Le gouvernement s'apprête à abroger la majoration de 5% ou 10% du tarif d'achat photovoltaïque pour les installations solaires dont les composants étaient originaires de l'Espace économique européen (EEE). C'est ce qui ressort du projet d'arrêté (1) rendu public, ce vendredi 28 février, par Arnaud Gossement, avocat spécialisé en droit de l'environnement.
Ce projet d'arrêté abroge l'arrêté du 7 janvier 2013 portant majoration des tarifs de l'électricité produite par certaines installations utilisant l'énergie solaire. Il devrait être présenté le 12 mars au Conseil supérieur de l'énergie.
"La mesure était attendue tant la compatibilité de cette majoration tarifaire avec le droit de l'Union européenne était incertaine", explique l'avocat, alertant les professionnels du secteur sur le fait qu'"il convient de faire attention au respect de la condition de complétude du dossier avant abrogation de l'arrêté de 2013 pour bénéficier de la majoration".
Pour rappel, à l'occasion de la publication du décret de majoration des tarifs, Delphine Batho, alors ministre de l'Ecologie, avait évoqué "des mesures d'urgence (…) pour mettre un coup d'arrêt aux destructions d'emploi et soutenir la filière photovoltaïque dans l'attente des conclusions du débat sur la transition énergétique". En effet, si le texte permettait au gouvernement de tenir ses promesses, ses bases juridiques semblaient bien faibles. Dans son avis rendu le 20 décembre 2012 (2) , la Commission de régulation de l'énergie (CRE) pointait la non conformité de l'arrêté avec le droit européen et les règles de l'Organisation mondiale du commerce (OMC). Ces éléments juridiques l'avaient conduite "à émettre un avis défavorable au projet d'arrêté proposé".
Une décision prise fin 2013
L'article 1 du projet abroge l'arrêté majorant les tarifs d'achat de l'électricité produite à partir d'installation photovoltaïque dont les composants étaient originaires de l'EEE. "Toutefois, les dispositions de l'arrêté du 7 janvier 2013 susmentionné continuent à s'appliquer pour les installations éligibles (…) pour lesquelles les producteurs ont adressé à l'acheteur une demande comportant l'ensemble des pièces (…), dans les conditions prévues (…) avant la date de publication du présent arrêté", poursuit le texte.
"En mars 2013, la Commission européenne a appelé l'attention des autorités françaises sur la conformité de ce dispositif avec le droit de l'Union européenne et les a invitées à faire part de leurs observations sur son analyse", explique l'exposé des motifs associé au projet d'arrêté d'abrogation. Or, "ces échanges ont abouti en septembre 2013 à une mise en demeure de la France par la Commission européenne de retirer cet arrêté", poursuit le document.

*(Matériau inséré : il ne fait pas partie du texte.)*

`config.mk`:
```
export PLATFORM = sky130hd
export DESIGN_NAME = button_conditioner
export DESIGN_NICKNAME = d
export VERILOG_FILES = /design/src/rtl/clk_pkg.sv /design/src/rtl/btn_debounce_ch.sv /design/src/rtl/button_conditioner.sv
export SDC_FILE = /design/constraint.sdc
export NUM_CORES = 1
export LEC_CHECK = 0
export CAP_MARGIN = 10
export CORE_UTILIZATION = 50
export DETAILED_ROUTE_END_ITERATION = 8
export PLACE_DENSITY = 0.64
export SYNTH_ARGS = -nofsm -noshare
export SYNTH_HDL_FRONTEND = slang
export SYNTH_SLANG_ARGS = --single-unit
```
`constraint.sdc`:
```
create_clock -name clk -period 2.85 [get_ports clk]
set_input_delay 0.285 -clock clk [delete_from_list [all_inputs] [get_ports clk]]
set_output_delay 0.285 -clock clk [all_outputs]
set_load 0.05 [all_outputs]
```
`src/rtl/clk_pkg.sv`:
```
// Shared definitions for the clock front-end: button channel states, button
// indices and default timing constants.
package clk_pkg;

    typedef enum logic [1:0] {
        IDLE      = 2'd0,
        PRESS_CHK = 2'd1,
        HELD      = 2'd2,
        REL_CHK   = 2'd3
    } btn_state_t;

    localparam int BTN_UP     = 0;
    localparam int BTN_DOWN   = 1;
    localparam int BTN_MODIFY = 2;

    localparam int DEF_NUM_BTN         = 3;
    localparam int DEF_DEBOUNCE_CYCLES = 1_000_000;
    localparam int DEF_REPEAT_DELAY    = 50_000_000;
    localparam int DEF_REPEAT_PERIOD   = 20_000_000;
    localparam int DEF_SW_WIDTH        = 4;
    localparam logic [2:0] DEF_REPEAT_MASK = 3'b011;

    // Bits needed to hold 0..max_count, never less than one.
    function automatic int cnt_width(input int max_count);
        return (max_count < 1) ? 1 : $clog2(max_count + 1);
    endfunction

endpackage

```
`src/rtl/btn_debounce_ch.sv`:
```
// One already-synchronised button channel: debounce FSM with optional
// hold-to-repeat strobes.
//
// state     | meaning
// IDLE      | released, waiting for s=1
// PRESS_CHK | s=1 seen, counting stable-high cycles before accepting
// HELD      | press accepted, level=1, repeat counter running
// REL_CHK   | s=0 seen while held, counting stable-low cycles; repeat suspended
module btn_debounce_ch
    import clk_pkg::*;
#(
    parameter int DEBOUNCE_CYCLES = DEF_DEBOUNCE_CYCLES,
    parameter int REPEAT_DELAY    = DEF_REPEAT_DELAY,
    parameter int REPEAT_PERIOD   = DEF_REPEAT_PERIOD,
    parameter bit REPEAT_EN       = 1'b1
) (
    input  logic clk,
    input  logic rst_n,
    input  logic s,
    output logic level,
    output logic pulse
);

    localparam int DB_W  = cnt_width(DEBOUNCE_CYCLES - 1);
    localparam int RPT_W = cnt_width(REPEAT_DELAY - 1);
    localparam logic [DB_W-1:0]  DB_LAST    = DB_W'(DEBOUNCE_CYCLES - 1);
    localparam logic [RPT_W-1:0] RPT_LAST   = RPT_W'(REPEAT_DELAY - 1);
    localparam logic [RPT_W-1:0] RPT_RELOAD = RPT_W'(REPEAT_DELAY - REPEAT_PERIOD);

    btn_state_t       state, state_d;
    logic [DB_W-1:0]  db_cnt, db_cnt_d;
    logic [RPT_W-1:0] rpt_cnt, rpt_cnt_d;
    logic             level_d, pulse_d;

    always_ff @(posedge clk or negedge rst_n) begin
        if (!rst_n) begin
            state   <= IDLE;
            db_cnt  <= '0;
            rpt_cnt <= '0;
            level   <= 1'b0;
            pulse   <= 1'b0;
        end else begin
            state   <= state_d;
            db_cnt  <= db_cnt_d;
            rpt_cnt <= rpt_cnt_d;
            level   <= level_d;
            pulse   <= pulse_d;
        end
    end

    always_comb begin
        state_d   = state;
        db_cnt_d  = db_cnt;
        rpt_cnt_d = rpt_cnt;
        case (state)
            IDLE: begin
                if (s) begin
                    state_d  = PRESS_CHK;
                    db_cnt_d = '0;
                end
            end
            PRESS_CHK: begin
                if (!s) begin
                    state_d = IDLE;
                end else if (db_cnt == DB_LAST) begin
                    state_d   = HELD;
                    rpt_cnt_d = '0;
                end else begin
                    db_cnt_d = db_cnt + 1'b1;
                end
            end
            HELD: begin
                if (!s) begin
                    state_d  = REL_CHK;
                    db_cnt_d = '0;
                end else if (REPEAT_EN) begin
                    // Reloading keeps the counter inside 0..RPT_LAST, so it cannot wrap.
                    if (rpt_cnt == RPT_LAST) begin
                        rpt_cnt_d = RPT_RELOAD;
                    end else if (rpt_cnt < RPT_LAST) begin
                        rpt_cnt_d = rpt_cnt + 1'b1;
                    end
                end
            end
            REL_CHK: begin
                if (s) begin
                    state_d = HELD;
                end else if (db_cnt == DB_LAST) begin
                    state_d = IDLE;
                end else begin
                    db_cnt_d = db_cnt + 1'b1;
                end
            end
            default: state_d = IDLE;
        endcase
    end

    always_comb begin
        level_d = (state_d == HELD) || (state_d == REL_CHK);
        pulse_d = 1'b0;
        if (state == PRESS_CHK && s && db_cnt == DB_LAST) begin
            pulse_d = 1'b1;
        end else if (REPEAT_EN && state == HELD && s && rpt_cnt == RPT_LAST) begin
            pulse_d = 1'b1;
        end
    end

endmodule

```
`src/rtl/button_conditioner.sv`:
```
// Board button and mode-switch front end: 2-FF synchronisers plus one
// debounce/repeat channel per button.
module button_conditioner
    import clk_pkg::*;
#(
    parameter int NUM_BTN         = DEF_NUM_BTN,
    parameter int DEBOUNCE_CYCLES = DEF_DEBOUNCE_CYCLES,
    parameter int REPEAT_DELAY    = DEF_REPEAT_DELAY,
    parameter int REPEAT_PERIOD   = DEF_REPEAT_PERIOD,
    parameter logic [NUM_BTN-1:0] REPEAT_MASK = DEF_REPEAT_MASK,
    parameter int SW_WIDTH        = DEF_SW_WIDTH
) (
    input  logic                clk,
    input  logic                rst_n,
    input  logic [NUM_BTN-1:0]  btn_raw,
    input  logic [SW_WIDTH-1:0] sw_raw,
    output logic [NUM_BTN-1:0]  btn_level,
    output logic [NUM_BTN-1:0]  btn_pulse,
    output logic [SW_WIDTH-1:0] sw_sync
);

    logic [NUM_BTN-1:0]  btn_s1, btn_s2;
    logic [SW_WIDTH-1:0] sw_s1;

    always_ff @(posedge clk or negedge rst_n) begin
        if (!rst_n) begin
            btn_s1  <= '0;
            btn_s2  <= '0;
            sw_s1   <= '0;
            sw_sync <= '0;
        end else begin
            btn_s1  <= btn_raw;
            btn_s2  <= btn_s1;
            sw_s1   <= sw_raw;
            sw_sync <= sw_s1;
        end
    end

    for (genvar i = 0; i < NUM_BTN; i++) begin : g_ch
        btn_debounce_ch #(
            .DEBOUNCE_CYCLES (DEBOUNCE_CYCLES),
            .REPEAT_DELAY    (REPEAT_DELAY),
            .REPEAT_PERIOD   (REPEAT_PERIOD),
            .REPEAT_EN       (REPEAT_MASK[i])
        ) u_ch (
            .clk   (clk),
            .rst_n (rst_n),
            .s     (btn_s2[i]),
            .level (btn_level[i]),
            .pulse (btn_pulse[i])
        );
    end

endmodule

```
==> results.yml, run 1 <==
sta:
  slew_headroom_pct: 38.12
  rsz0062_at_grt: "false"
  setup_viol: 0
  setup_tns_ps: 0
  finalClockSkew_ps: 7.919
  fmax_mhz: 383.0
  finalHoldWorstSlack_ps: 299.7
  drv_slew: 0
  fin_crit_sh_pct: 91.61
  tightest_slew_ps: 928.2
  fin_crit_ps: 2611
  hold_viol_final: 0
routing:
  viasPerCell: 5.950
  initialDrtViolationCount: 405
  wirelength_mm: 15.80
  wire_per_inst_um: 16.17
  ant_nets: 0
  vias: 5813
  drc: 0
  drt-pass1-iter-count: 5
logic_synthesis:
  synth_area_mm2: 0.007217
  synth.largest_area_cell: "dfrtp_1"
  async_flop_share_pct: 100.0
  synth.net_count: 787
  avgSynthCellArea_um2: 9.336
  synth_warnings: 0
  ys_seq_elements: 138
  synth_top_family_by_area: "simple AND/OR/NAND/NOR gates"
  synth.area.mux_share_pct: 1.352
  ys_seq_area_share_pct: 47.85
  synth-simple-area-share_pct: 24.57
  yosysTopAreaCellShare_pct: 47.85
  ys_types: 63
  synth_xor_area_share_pct: 5.704
  synth-compound-area-share_pct: 16.19
  synth_area_leaders: "dfrtp_1 48%, nor2_1 4.0%, xnor2_1 3.8%, o21ai_0 3.7%, nand2_1 3.5%"
  syn-instance-count: 773
  synth_edf_count: 0
  synth_flop_cell: "dfrtp_1"
  synthAdderAreaFrac_pct: 0.8669
power:
  power_density_mw_per_mm2: 564.1
  p_leak_nw: 3.354
  irDropWorstVdd_uv: 394.3
hold_path:
  hp-class: "in2reg"
  hold_path_depth: 1
critical_path:
  critical-path-max-stage-delay_ps: 740
  cp.arrival_ps: 2870
  crit_type: "reg2reg"
  worst-path-stages: 6
  critPathTopFamily: "simple AND/OR/NAND/NOR gates"
  critical_path.max_fanout: 14
  cp-end-kind: "flop"
  path_buf_inv: 0
  cp-start-kind: "flop"
  worst_ep_required_time_ps: 3110
  cpMaxStageDelayCell: "or2_0"
  reg2regPathDepth: 6
  crit_chain: "nor4bb_1, nand4_1, o211a_1, o22ai_2, or2_0, o21ai_0"
cts:
  ctsHtreeMaxLevel: 4
  tritoncts: "done"
  insertion_delay_ps: 420
  numClockSinks: 138
  clk_pin_slew_ps: 60
  clockBufferDepth: 2
  clockRootBuffer: "clkbuf_16"
  cts_resized: 0
  cts_buffers: 17
  post_cts_buffers: 0
place:
  hpwl_mm: 10.51
  portBuffers: 18
  gp_congestion: 0.8986
grt:
  grt_max_degree: 65
  grt_first_pass_wirelength_mm: 27.44
  grt_use_total_pct: 23.38
  antenna_found_initial: 0
  grt_pass1_vias: 5664
  grt-ovfl-total: 0
floorplanning:
  die_x_um: 122.1
  dieArea_mm2: 0.01492
  die_h_um: 122.1
  ios: 19
  rows: 43
  start_util_pct: 51.59
  core_area_mm2: 0.01399
final_layout:
  nFillCells: 1279
  insertedDiodeCount: 0
  finalNetCount: 798
  syn_to_final_growth_pct: 13.89
  drive_gt1_share_pct: 8.657
status:
  status: "finished clean"
flow_run:
  drv_cap: 0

La Commission européenne "[considère] que le dispositif de majoration tarifaire constituait une entrave injustifiée à la libre circulation des panneaux solaires légalement mis en libre pratique dans d'autres Etats membres".
Plus précisément, le dispositif français "[constitue] des mesures d'effet équivalent à des restrictions quantitatives à l'importation [et] il n'est pas démontré que ce dispositif est nécessaire pour [des raisons telles que la protection de la santé et de la vie des personnes ou la protection de la propriété industrielle et commerciale]".
En conséquence, la Commission juge que le dispositif français n'est pas compatible avec les articles 34 et 36 du Traité sur le fonctionnement de l'Union européenne (TFUE) et "les autorités françaises [lui] ont indiqué (…) fin 2013 que cet arrêté du 7 janvier 2013 serait abrogé".